▶ **Exercise requirements**: Exactly as they appear, copy the lines from the start of the entries below to the line containing "parameter int MAX_RETRY", both ends included.

▶ **Records**:
<file path="src/rtl/move_link_ctrl.sv">
// move_link_ctrl: sequences the inter-board UART move link.
// Frames local moves as {seq, move}, waits for a matching ack and
// retransmits on timeout. Received moves are delivered once and acked.
// Acks and moves share the single tx instance through a small arbiter.
module move_link_ctrl #(
  parameter int TIMEOUT_CYC = 6_500_000,
  parameter int MAX_RETRY   = 3,
  parameter int GUARD_CYC   = 2
) (
  input  logic       clk_in,
  input  logic       rst_in,
  input  logic       move_valid_in,
  input  logic [6:0] move_in,
  input  logic       tx_busy_in,
  output logic       tx_trigger_out,
  output logic [7:0] tx_val_out,
  input  logic       rx_ready_in,
  input  logic [7:0] rx_data_in,
  output logic       rx_move_valid_out,
  output logic [6:0] rx_move_out,
  output logic       move_sent_out,
  output logic       link_busy_out,
  output logic       link_error_out,
  output logic [1:0] retry_count_out
);

  localparam logic [6:0] ACK_CODE = 7'h7F;
  localparam int TO_W = (TIMEOUT_CYC < 2) ? 1 : $clog2(TIMEOUT_CYC + 1);
  localparam int GD_W = (GUARD_CYC < 2) ? 1 : $clog2(GUARD_CYC + 1);
  localparam logic [TO_W-1:0] TO_LOAD     = TO_W'(TIMEOUT_CYC);
  localparam logic [GD_W-1:0] GD_LOAD     = GD_W'(GUARD_CYC);
  localparam logic [1:0]      RETRY_LIMIT = 2'(MAX_RETRY);

  typedef enum logic [1:0] {IDLE, SEND, WAIT_ACK, ERROR} send_state_t;

  send_state_t     state_q, state_d;
  logic [6:0]      move_q;
  logic            tx_seq_q;
  logic            last_rx_seq_q;
  logic            ack_pending_q;
  logic            ack_seq_q;
  logic [TO_W-1:0] timeout_q;
  logic [GD_W-1:0] guard_q;

  logic rx_is_ack, rx_is_move, rx_new_move;
  logic arb_free, ack_grant, send_grant;
  logic ack_match, timeout_hit, can_retry;
  logic accept_move, retry_inc;

  // Receive decode: the low seven bits distinguish acks from moves.
  assign rx_is_ack   = rx_ready_in && (rx_data_in[6:0] == ACK_CODE);
  assign rx_is_move  = rx_ready_in && (rx_data_in[6:0] != ACK_CODE);
  assign rx_new_move = rx_is_move && (rx_data_in[7] != last_rx_seq_q);

  // Arbiter: a pending ack always beats a waiting move frame.
  assign arb_free   = !tx_busy_in && (guard_q == '0);
  assign ack_grant  = arb_free && ack_pending_q;
  assign send_grant = arb_free && !ack_pending_q && (state_q == SEND);

  assign ack_match   = rx_is_ack && (rx_data_in[7] == tx_seq_q) && (state_q == WAIT_ACK);
  assign timeout_hit = (state_q == WAIT_ACK) && (timeout_q == '0);
  assign can_retry   = retry_count_out < RETRY_LIMIT;

  // Send FSM state register.
  // NOTE: sequential state is updated with non-blocking assignments so every
  // flop samples the pre-edge values regardless of block evaluation order.
  always_ff @(posedge clk_in or negedge rst_in) begin
    if (!rst_in) state_q <= IDLE;
    else         state_q <= state_d;
  end

  // Send FSM next-state logic; a valid ack outranks a same-cycle timeout.
  // NOTE: state_d gets a default before the case so no path leaves it
  // unassigned, which would otherwise infer a latch.
  always_comb begin
    state_d = state_q;
    case (state_q)
      IDLE:     if (move_valid_in) state_d = SEND;
      SEND:     if (send_grant) state_d = WAIT_ACK;
      WAIT_ACK: begin
        if (ack_match)        state_d = IDLE;
        else if (timeout_hit) state_d = can_retry ? SEND : ERROR;
      end
      ERROR:    state_d = ERROR;
      default:  state_d = IDLE;
    endcase
  end

  // Send FSM output decode: move capture and retry accounting strobes.
  always_comb begin
    accept_move = 1'b0;
    retry_inc   = 1'b0;
    case (state_q)
      IDLE:     accept_move = move_valid_in;
      WAIT_ACK: retry_inc   = !ack_match && timeout_hit && can_retry;
      default:  ;
    endcase
  end

  // Send-side registers: status outputs, latched move, sequence and retries.
  // NOTE: every register, outputs included, sits on the async reset so all
  // outputs read 0 the moment rst_in falls, mid-frame or not.
  always_ff @(posedge clk_in or negedge rst_in) begin
    if (!rst_in) begin
      move_sent_out   <= 1'b0;
      link_busy_out   <= 1'b0;
      link_error_out  <= 1'b0;
      retry_count_out <= '0;
      move_q          <= '0;
      tx_seq_q        <= 1'b0;
      timeout_q       <= '0;
    end else begin
      move_sent_out <= ack_match;
      link_busy_out <= (state_d != IDLE);
      if (state_d == ERROR) link_error_out <= 1'b1;
      if (accept_move) move_q <= move_in;
      if (ack_match) tx_seq_q <= ~tx_seq_q;
      if (state_q == IDLE) retry_count_out <= '0;
      else if (retry_inc)  retry_count_out <= retry_count_out + 2'd1;
      // The timeout starts at the grant so it covers the frame's serial time.
      if (send_grant) timeout_q <= TO_LOAD;
      else if ((state_q == WAIT_ACK) && (timeout_q != '0)) timeout_q <= timeout_q - TO_W'(1);
    end
  end

  // Transmit arbiter registers: trigger pulse, frame byte and guard window.
  always_ff @(posedge clk_in or negedge rst_in) begin
    if (!rst_in) begin
      tx_trigger_out <= 1'b0;
      tx_val_out     <= '0;
      guard_q        <= '0;
    end else begin
      tx_trigger_out <= ack_grant || send_grant;
      if (ack_grant)       tx_val_out <= {ack_seq_q, ACK_CODE};
      else if (send_grant) tx_val_out <= {tx_seq_q, move_q};
      // tx raises busy a cycle or two after the trigger; the guard covers that gap.
      if (ack_grant || send_grant) guard_q <= GD_LOAD;
      else if (guard_q != '0)      guard_q <= guard_q - GD_W'(1);
    end
  end

  // Receive-side registers: one-shot delivery and single pending ack slot.
  always_ff @(posedge clk_in or negedge rst_in) begin
    if (!rst_in) begin
      rx_move_valid_out <= 1'b0;
      rx_move_out       <= '0;
      last_rx_seq_q     <= 1'b1;
      ack_pending_q     <= 1'b0;
      ack_seq_q         <= 1'b0;
    end else begin
      rx_move_valid_out <= rx_new_move;
      if (rx_new_move) begin
        rx_move_out   <= rx_data_in[6:0];
        last_rx_seq_q <= rx_data_in[7];
      end
      // A fresh move re-arms the ack even if the old one is being granted now.
      if (rx_is_move) begin
        ack_pending_q <= 1'b1;
        ack_seq_q     <= rx_data_in[7];
      end else if (ack_grant) begin
        ack_pending_q <= 1'b0;
      end
    end
  end

endmodule

</file>
<file path="config.mk">
export PLATFORM = sky130hd
export DESIGN_NAME = move_link_ctrl
export DESIGN_NICKNAME = d
export VERILOG_FILES = /design/src/rtl/move_link_ctrl.sv
export SDC_FILE = /design/constraint.sdc
export NUM_CORES = 1
export LEC_CHECK = 0
export ABC_AREA = 1
export CAP_MARGIN = 10
export CELL_PAD_IN_SITES_DETAIL_PLACEMENT = 1
export CELL_PAD_IN_SITES_GLOBAL_PLACEMENT = 2
export CORE_MARGIN = 1
export CORE_UTILIZATION = 30
export CTS_CLUSTER_SIZE = 30
export DETAILED_ROUTE_END_ITERATION = 16
export PLACE_DENSITY_LB_ADDON = 0.1
export SYNTH_ARGS = -nofsm -noshare
export SYNTH_HDL_FRONTEND = slang
export SYNTH_SLANG_ARGS = --single-unit
</file>
<file path="constraint.sdc">
create_clock -name clk_in -period 1.9 [get_ports clk_in]
set_input_delay 0.38 -clock clk_in [delete_from_list [all_inputs] [get_ports clk_in]]
set_output_delay 0.38 -clock clk_in [all_outputs]
set_load 0.01 [all_outputs]
</file>
==> impl_metrics.prom, run 1 <==
# TYPE chip_impl_metric gauge
chip_impl_metric{name="initial_antenna_violation_count",unit=""} 0
chip_impl_metric{name="placed_cells",unit=""} 591
chip_impl_info{name="synth_top_family_by_area",value="simple AND/OR/NAND/NOR gates"} 1
chip_impl_metric{name="cp_data_required_time",unit="ns"} 1.52
chip_impl_metric{name="timing.final.crit_period",unit="ns"} 1.71
chip_impl_metric{name="cp_slowest_stage_delay",unit="ns"} 0.56
chip_impl_metric{name="critical_path_buf_inv_count",unit=""} 1
chip_impl_info{name="critPathLaunchType",value="register"} 1
chip_impl_metric{name="syn_area_per_cell",unit="µm²"} 7.96
chip_impl_metric{name="effective_utilization_at_floorplan",unit=""} 0.307
chip_impl_metric{name="clk_transition_reported_paths",unit="ns"} 0.08
chip_impl_metric{name="depth_of_the_worst_register_to_register_path",unit=""} 10
chip_impl_metric{name="total_die_area",unit="µm²"} 10900
chip_impl_info{name="min-delay-path-class",value="in -> async"} 1
chip_impl_metric{name="arrival_time_worst_endpoint",unit="ns"} 1.33
chip_impl_metric{name="die_span_in_x",unit="µm"} 105
chip_impl_metric{name="worst_slew_pin_slew",unit="ns"} 0.373
chip_impl_info{name="slowest_stage",value="sky130_fd_sc_hd__clkdlybuf4s50_1"} 1
chip_impl_info{name="reg2reg_from",value="timeout_q[0]"} 1
chip_impl_metric{name="synthesis_stage_register_bit_count",unit=""} 60
chip_impl_metric{name="synth_area",unit="µm²"} 3150
chip_impl_metric{name="worst_skew_pair.late_latency",unit="ns"} 0.36
chip_impl_metric{name="slew_headroom",unit=""} 0.751
chip_impl_metric{name="yosys.area_share.xor_xnor",unit=""} 0.0333
chip_impl_metric{name="cts_num_sinks",unit=""} 60
chip_impl_metric{name="areaGrowthSynthToFinish",unit="%"} 30.4
chip_impl_info{name="worst_path_dominant_cell_family",value="buffers and inverters"} 1
chip_impl_metric{name="finalWeightedCongestion",unit=""} 0.774
chip_impl_metric{name="synthSimpleGateAreaFrac",unit=""} 0.325
chip_impl_metric{name="io_pins",unit=""} 42
chip_impl_metric{name="final_antenna_net_count",unit=""} 0
chip_impl_info{name="critical_path.cell_chain",value="clkdlybuf4s50_1"} 1
chip_impl_metric{name="routed_wire_length_per_instance",unit="µm"} 14.6
chip_impl_metric{name="worstPathMaxFanout",unit=""} 4
chip_impl_metric{name="fin_worst_skew",unit="ns"} 0.0143
chip_impl_metric{name="grt_pass1_vias",unit=""} 3111
chip_impl_metric{name="maxcap_violations",unit=""} 0
chip_impl_metric{name="detail_route.iter0.violations",unit=""} 62
chip_impl_metric{name="routed_wirelength",unit="mm"} 8.88
chip_impl_metric{name="grt_start_max_net_pins",unit=""} 44
chip_impl_metric{name="power_per_cell_area",unit="nW/µm²"} 1370
chip_impl_metric{name="max_freq",unit="GHz"} 0.586
chip_impl_metric{name="finalHoldWorstSlack",unit="ns"} 0.0105
chip_impl_metric{name="placementRows",unit=""} 37
chip_impl_metric{name="fp.coreArea",unit="µm²"} 10300
chip_impl_metric{name="tritoncts_buffers",unit=""} 9
chip_impl_metric{name="drt_pass1_iterations",unit=""} 4
chip_impl_metric{name="finalPower",unit="µW"} 5620
chip_impl_metric{name="io_buffer_count",unit=""} 41
chip_impl_metric{name="post_synth_fa_ha_maj_area_fraction",unit=""} 0.0159
chip_impl_metric{name="grt_overflow",unit=""} 0
chip_impl_metric{name="antennaDiodeCount",unit=""} 0
chip_impl_metric{name="synth.yosys.warnings",unit=""} 0
chip_impl_metric{name="cts_setup_buffers",unit=""} 0
chip_impl_metric{name="postSynthCellCount",unit=""} 396
chip_impl_info{name="layout_common_cells",value="sky130_fd_sc_hd__nand2_1 (116), sky130_fd_sc_hd__dfrtp_1 (59), sky130_fd_sc_hd__nor2_1 (47), sky130_fd_sc_hd__clkdlybuf4s50_1 (40), sky130_fd_sc_hd__inv_1 (39)"} 1
chip_impl_info{name="final_common_cell",value="sky130_fd_sc_hd__nand2_1"} 1
chip_impl_info{name="crit-reg2reg-capture",value="timeout_q[17]"} 1
chip_impl_metric{name="leakagePower",unit="µW"} 0.00196
chip_impl_metric{name="synth.distinct_cells",unit=""} 32
chip_impl_metric{name="die_h",unit="µm"} 105
chip_impl_metric{name="ctsLongestPathBuffers",unit=""} 2
chip_impl_metric{name="filler_cell_count",unit=""} 1299
chip_impl_metric{name="post-dp-hpwl",unit="mm"} 6.78
chip_impl_metric{name="fin_nets",unit=""} 490
chip_impl_metric{name="place_area",unit="µm²"} 3870
chip_impl_metric{name="grt_use_total",unit=""} 0.180
chip_impl_metric{name="drv_slew",unit=""} 0
chip_impl_info{name="worst_setup_path_end_kind",value="output pin"} 1
chip_impl_info{name="run_status",value="complete, no violations"} 1
chip_impl_metric{name="post_drt_via_cell_ratio",unit=""} 4.67
chip_impl_metric{name="reg2reg_setup_slack",unit="ns"} 0.22
chip_impl_metric{name="synth_compound_area_frac",unit=""} 0.0607
chip_impl_metric{name="synth_seq_area_share",unit=""} 0.477
chip_impl_metric{name="postSynthNetCount",unit=""} 420
chip_impl_metric{name="drive_gt1_frac",unit=""} 0.140
chip_impl_metric{name="period_share",unit=""} 0.898
chip_impl_metric{name="report.final.setup_viol",unit=""} 0
chip_impl_metric{name="layout.cell_area.non_filler",unit="µm²"} 4110
chip_impl_metric{name="remaining_drc_errors",unit=""} 0
chip_impl_metric{name="grt_pass1_wl",unit="mm"} 15.3
chip_impl_info{name="critPathKind",value="reg -> out"} 1
chip_impl_metric{name="cts_htree_levels",unit=""} 3
chip_impl_info{name="clock-root-buffer",value="sky130_fd_sc_hd__clkbuf_8"} 1
chip_impl_info{name="grt_setup_unrepaired",value="false"} 1
chip_impl_info{name="cts_tree",value="done"} 1
chip_impl_metric{name="final_non_filler_cells",unit=""} 607
chip_impl_metric{name="detailed_route_via_count",unit=""} 2833
chip_impl_metric{name="ir_drop",unit="µV"} 497
chip_impl_metric{name="timing_hold_violations_final",unit=""} 0
chip_impl_metric{name="synth.area.mux_share",unit=""} 0.0250
-- per-layer routing --
metal  GRT usage  wire, µm  up-vias
met3      0.0464       270        9
li1            -         -     1415
met1       0.227      4160     1374
met2       0.304      4350       35
met5           0         0        -
met4      0.0459        91        0
-- worst max-delay path by stage --
stage                  startpoint            endpoint  slack [ns]  cells past startpoint
2_1_floorplan        timeout_q[0]        timeout_q[7]        0.32                     10
6_report       retry_count_out[0]  retry_count_out[0]        0.19                      1
5_1_grt              timeout_q[0]        timeout_q[7]       0.002                     10
3_3_place_gp        rx_data_in[1]      link_error_out        0.01                     10
3_5_place_dp           tx_busy_in      link_error_out       -0.04                      9
4_1_cts             timeout_q[10]       timeout_q[17]        0.11                      9
-- area by class of cell --
| cell class | count | area, µm² | area share |
|---|---|---|---|
| Clock buffer | 10 | 138 | 0.0335 |
| Clock inverter | 6 | 93.8 | 0.0228 |
| Timing Repair Buffer | 65 | 598 | 0.146 |
| Tap cell | 136 | 170 | 0.0414 |
| Sequential cell | 60 | 1500 | 0.366 |
| Multi-Input combinational cell | 290 | 1460 | 0.354 |
| Inverter | 40 | 151 | 0.0368 |
-- Yosys cell counts, drive strengths merged --
master	instances	area, µm²
ha	4	50.1
or2	2	12.5
xor2	7	61.3
mux2	7	78.8
a21o	1	7.51
nand3	35	180
xnor2	5	43.8
nand4	15	93.8
buf	6	48.8
o22ai	1	6.26
nand3b	2	15.0
o31ai	1	7.51
a21oi	4	20.0
inv	39	146
nor2	54	228
nor3	6	30.0
o21ai	24	128
o211ai	1	7.51
nand2	119	464
dfrtp	59	1480
dfstp	1	26.3
clkinv	1	5.00
a21boi	1	7.51
o21a	1	7.51
-- logic make-up (layout without fill, tap and decap cells) --
group                    Yosys count  after routing
flip-flops                        60             60
XOR/XNOR                          12             12
adder cells (fa/ha/maj)            4              4
AND/OR/NAND/NOR                  233            233
multiplexers                       7              7
AO/OA/AOI/OAI                     34             34
buffers and inverters             46            121
-- power by group --
group / switching [µW] / internal (µW) / total [µW]
logic: 1270 / 951 / 2220
registers: 318 / 1700 / 2020
clock network: 598 / 786 / 1380
-- per-stage QoR --
stage / setup TNS [ns] / util / worst slack (ns)
floorplan: 0 / - / 0.321
global placement: 0 / 0.377 / 0.0102
detailed placement: -0.421 / 0.377 / -0.0432
CTS: 0 / 0.399 / 0.107
global route: 0 / 0.400 / 0.00226
finish: 0 / 0.400 / 0.194
-- registers in the layout (all words and copies together), names as in the netlist --
signal             flops
ack_seq_q              1
retry_count_out        2
move_sent_out          1
guard_q                2
rx_move_out            7
move_q                 7
tx_val_out             8
link_busy_out          1
ack_pending_q          1
tx_seq_q               1
link_error_out         1
tx_trigger_out         1
last_rx_seq_q          1
timeout_q             23
state_q                2
rx_move_valid_out      1
-- what timing repair did --
action / 4_1_cts / 5_1_grt
endpoints found under the setup margin: 0 / 18
hold buffers: 0 / 0
resized for setup: 0 / 2
Power figures use the tool's default switching activity.
==> run 2: changes to the inputs <==
- CORE_UTILIZATION: 30 -> 32
- RECOVER_POWER: not set -> 50
==> run 2 against run 1 <==
The flow now finishes with violations (max-capacitance violations, max-slew violations). Sequential share of layout area decreased by 0.37 points. Cell count increased by 0.33%. Worst setup slack got worse by 0.032 ns. Highest routed layer unchanged.
==> impl_metrics.prom, run 2 (same netlist as run 1, synthesis figures left out) <==
# TYPE chip_impl_metric gauge
chip_impl_metric{name="fin_nets",unit=""} 499
chip_impl_metric{name="io_buffer_count",unit=""} 41
chip_impl_info{name="worst_setup_path_end_kind",value="register"} 1
chip_impl_metric{name="total_die_area",unit="µm²"} 10300
chip_impl_metric{name="post-dp-hpwl",unit="mm"} 6.95
chip_impl_metric{name="grt_pass1_vias",unit=""} 3108
chip_impl_metric{name="largest_reg_flops",unit=""} 23
chip_impl_metric{name="timing_hold_violations_final",unit=""} 0
chip_impl_metric{name="worstPathMaxFanout",unit=""} 11
chip_impl_info{name="failing_checks",value="max-capacitance violations, max-slew violations"} 1
chip_impl_metric{name="cp_data_required_time",unit="ns"} 2.12
chip_impl_metric{name="placementRows",unit=""} 35
chip_impl_metric{name="ctsLongestPathBuffers",unit=""} 2
chip_impl_metric{name="report.final.setup_viol",unit=""} 0
chip_impl_metric{name="power_per_cell_area",unit="nW/µm²"} 1360
chip_impl_metric{name="detail_route.iter0.violations",unit=""} 69
chip_impl_metric{name="worst_slew_pin_slew",unit="ns"} 1.56
chip_impl_metric{name="postCtsHoldBufs",unit=""} 0
chip_impl_metric{name="cts_num_sinks",unit=""} 60
chip_impl_metric{name="post_drt_via_cell_ratio",unit=""} 4.76
chip_impl_metric{name="critical_path_buf_inv_count",unit=""} 1
chip_impl_info{name="grt_setup_unrepaired",value="false"} 1
chip_impl_info{name="critical-path-top-cell-by-count",value="sky130_fd_sc_hd__nand2_4"} 1
chip_impl_metric{name="die_span_in_x",unit="µm"} 101
chip_impl_metric{name="worst_skew_pair.late_latency",unit="ns"} 0.34
chip_impl_metric{name="timing.final.crit_period",unit="ns"} 1.74
chip_impl_info{name="cts_tree",value="done"} 1
chip_impl_metric{name="die_h",unit="µm"} 101
chip_impl_metric{name="grt_start_max_net_pins",unit=""} 61
chip_impl_metric{name="clk_transition_reported_paths",unit="ns"} 0.07
chip_impl_metric{name="drt_pass1_iterations",unit=""} 4
chip_impl_metric{name="tritoncts_buffers",unit=""} 9
chip_impl_metric{name="cts_htree_levels",unit=""} 3
chip_impl_metric{name="routed_wire_length_per_instance",unit="µm"} 14.8
chip_impl_metric{name="remaining_drc_errors",unit=""} 0
chip_impl_metric{name="drive_gt1_frac",unit=""} 0.163
chip_impl_metric{name="antennaDiodeCount",unit=""} 0
chip_impl_metric{name="drv_slew",unit=""} 61
chip_impl_metric{name="place_worst_setup_slack",unit="ns"} -0.148
chip_impl_info{name="min-delay-path-class",value="reg -> reg"} 1
chip_impl_info{name="slowest_stage",value="sky130_fd_sc_hd__dfrtp_1"} 1
chip_impl_metric{name="finalWeightedCongestion",unit=""} 0.760
chip_impl_metric{name="setup_slack",unit="ns"} 0.162
chip_impl_metric{name="grt_use_total",unit=""} 0.201
chip_impl_info{name="worst_path_dominant_cell_family",value="simple AND/OR/NAND/NOR gates"} 1
chip_impl_metric{name="areaGrowthSynthToFinish",unit="%"} 31.8
chip_impl_metric{name="fp.coreArea",unit="µm²"} 9370
chip_impl_metric{name="arrival_time_worst_endpoint",unit="ns"} 1.96
chip_impl_metric{name="leakagePower",unit="µW"} 0.00199
chip_impl_metric{name="slew_headroom",unit=""} -0.0401
chip_impl_info{name="most_flops_register",value="timeout_q"} 1
chip_impl_metric{name="io_pins",unit=""} 42
chip_impl_info{name="run_status",value="finished with violations"} 1
chip_impl_metric{name="maxcap_violations",unit=""} 1
chip_impl_metric{name="cts_setup_buffers",unit=""} 0
chip_impl_metric{name="ir_drop",unit="µV"} 512
chip_impl_info{name="critical_path.cell_chain",value="nor2_1, nand2_2, nor2_4, nand3_2, nand2_4, nand2_4, buf_4, nand2_1, o21ai_1"} 1
chip_impl_metric{name="effective_utilization_at_floorplan",unit=""} 0.336
chip_impl_metric{name="cp_slowest_stage_delay",unit="ns"} 0.42
chip_impl_info{name="clock-root-buffer",value="sky130_fd_sc_hd__clkbuf_8"} 1
chip_impl_metric{name="max_freq",unit="GHz"} 0.576
chip_impl_info{name="critPathLaunchType",value="register"} 1
chip_impl_metric{name="routed_wirelength",unit="mm"} 9.02
chip_impl_metric{name="fin_worst_skew",unit="ns"} 0.00947
chip_impl_info{name="critPathKind",value="reg -> reg"} 1
chip_impl_metric{name="grt_pass1_wl",unit="mm"} 15.6
chip_impl_metric{name="period_share",unit=""} 0.914
chip_impl_metric{name="grt_overflow",unit=""} 0
chip_impl_info{name="layout_common_cells",value="sky130_fd_sc_hd__nand2_1 (115), sky130_fd_sc_hd__dfrtp_1 (59), sky130_fd_sc_hd__nor2_1 (43), sky130_fd_sc_hd__inv_1 (39), sky130_fd_sc_hd__clkdlybuf4s50_1 (39)"} 1
chip_impl_metric{name="final_antenna_net_count",unit=""} 0
chip_impl_metric{name="detailed_route_via_count",unit=""} 2899
chip_impl_info{name="reg.largest.list",value="timeout_q x23, tx_val_out x8"} 1
chip_impl_info{name="final_common_cell",value="sky130_fd_sc_hd__nand2_1"} 1
chip_impl_metric{name="finalPower",unit="µW"} 5650
chip_impl_metric{name="initial_antenna_violation_count",unit=""} 0
[run 2: changes by cell type in the layout (fill, tap and decap cells not counted), moves of 2 or more]
cell / previous run / this run
sky130_fd_sc_hd__nor2_1: 47 / 43
sky130_fd_sc_hd__nor2_2: 5 / 9
sky130_fd_sc_hd__clkbuf_1: 0 / 3
sky130_fd_sc_hd__inv_6: 2 / 0
sky130_fd_sc_hd__buf_4: 23 / 30
[run 2: area by class of cell]
class	instances	area (µm²)
inverters	40	153
clock buffers	12	145
fillers	1171	5220
repair buffers	74	647
clock inverters	4	72.6
multi-input cells	290	1470
well taps	129	161
flip-flops and latches	60	1500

▶ **Result for this task**:
<file path="src/rtl/move_link_ctrl.sv">
// move_link_ctrl: sequences the inter-board UART move link.
// Frames local moves as {seq, move}, waits for a matching ack and
// retransmits on timeout. Received moves are delivered once and acked.
// Acks and moves share the single tx instance through a small arbiter.
module move_link_ctrl #(
  parameter int TIMEOUT_CYC = 6_500_000,
  parameter int MAX_RETRY   = 3,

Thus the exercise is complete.